Nothing in the records may be changed; reproduce all of them.

[[ The input open ]]

<file path="config.mk">
export PLATFORM = sky130hd
export DESIGN_NAME = can_sfx_scale
export DESIGN_NICKNAME = d
export VERILOG_FILES = /design/src/rtl/can_sfx_pkg.sv /design/src/rtl/can_sfx_scale.sv
export SDC_FILE = /design/constraint.sdc
export NUM_CORES = 2
export LEC_CHECK = 0
export ABC_CLOCK_PERIOD_IN_PS = 19200
export BUFFER_PORTS_ARGS = -buffer_cell sky130_fd_sc_hd__buf_2
export CORE_UTILIZATION = 40
export DETAILED_ROUTE_END_ITERATION = 16
export PLACE_DENSITY_LB_ADDON = 0.1
export SLEW_MARGIN = 25
export SYNTH_ARGS = -nofsm -noshare
export SYNTH_HDL_FRONTEND = slang
export SYNTH_SLANG_ARGS = --single-unit
export TNS_END_PERCENT = 30
</file>
<file path="constraint.sdc">
create_clock -name clk -period 19.2 [get_ports clk]
set_input_delay 2.88 -clock clk [delete_from_list [all_inputs] [get_ports clk]]
set_output_delay 2.88 -clock clk [all_outputs]
set_load 0.02 [all_outputs]
</file>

[[ The input closed ]]

[Response box]
<file path="config.mk">
export PLATFORM = sky130hd
export DESIGN_NAME = can_sfx_scale
export DESIGN_NICKNAME = d
export VERILOG_FILES = /design/src/rtl/can_sfx_pkg.sv /design/src/rtl/can_sfx_scale.sv
export SDC_FILE = /design/constraint.sdc
export NUM_CORES = 2
export LEC_CHECK = 0
export ABC_CLOCK_PERIOD_IN_PS = 19200
export BUFFER_PORTS_ARGS = -buffer_cell sky130_fd_sc_hd__buf_2
export CORE_UTILIZATION = 40
export DETAILED_ROUTE_END_ITERATION = 16
export PLACE_DENSITY_LB_ADDON = 0.1
export SLEW_MARGIN = 25
export SYNTH_ARGS = -nofsm -noshare
export SYNTH_HDL_FRONTEND = slang
export SYNTH_SLANG_ARGS = --single-unit
export TNS_END_PERCENT = 30
</file>
<file path="constraint.sdc">
create_clock -name clk -period 19.2 [get_ports clk]
set_input_delay 2.88 -clock clk [delete_from_list [all_inputs] [get_ports clk]]
set_output_delay 2.88 -clock clk [all_outputs]
set_load 0.02 [all_outputs]
</file>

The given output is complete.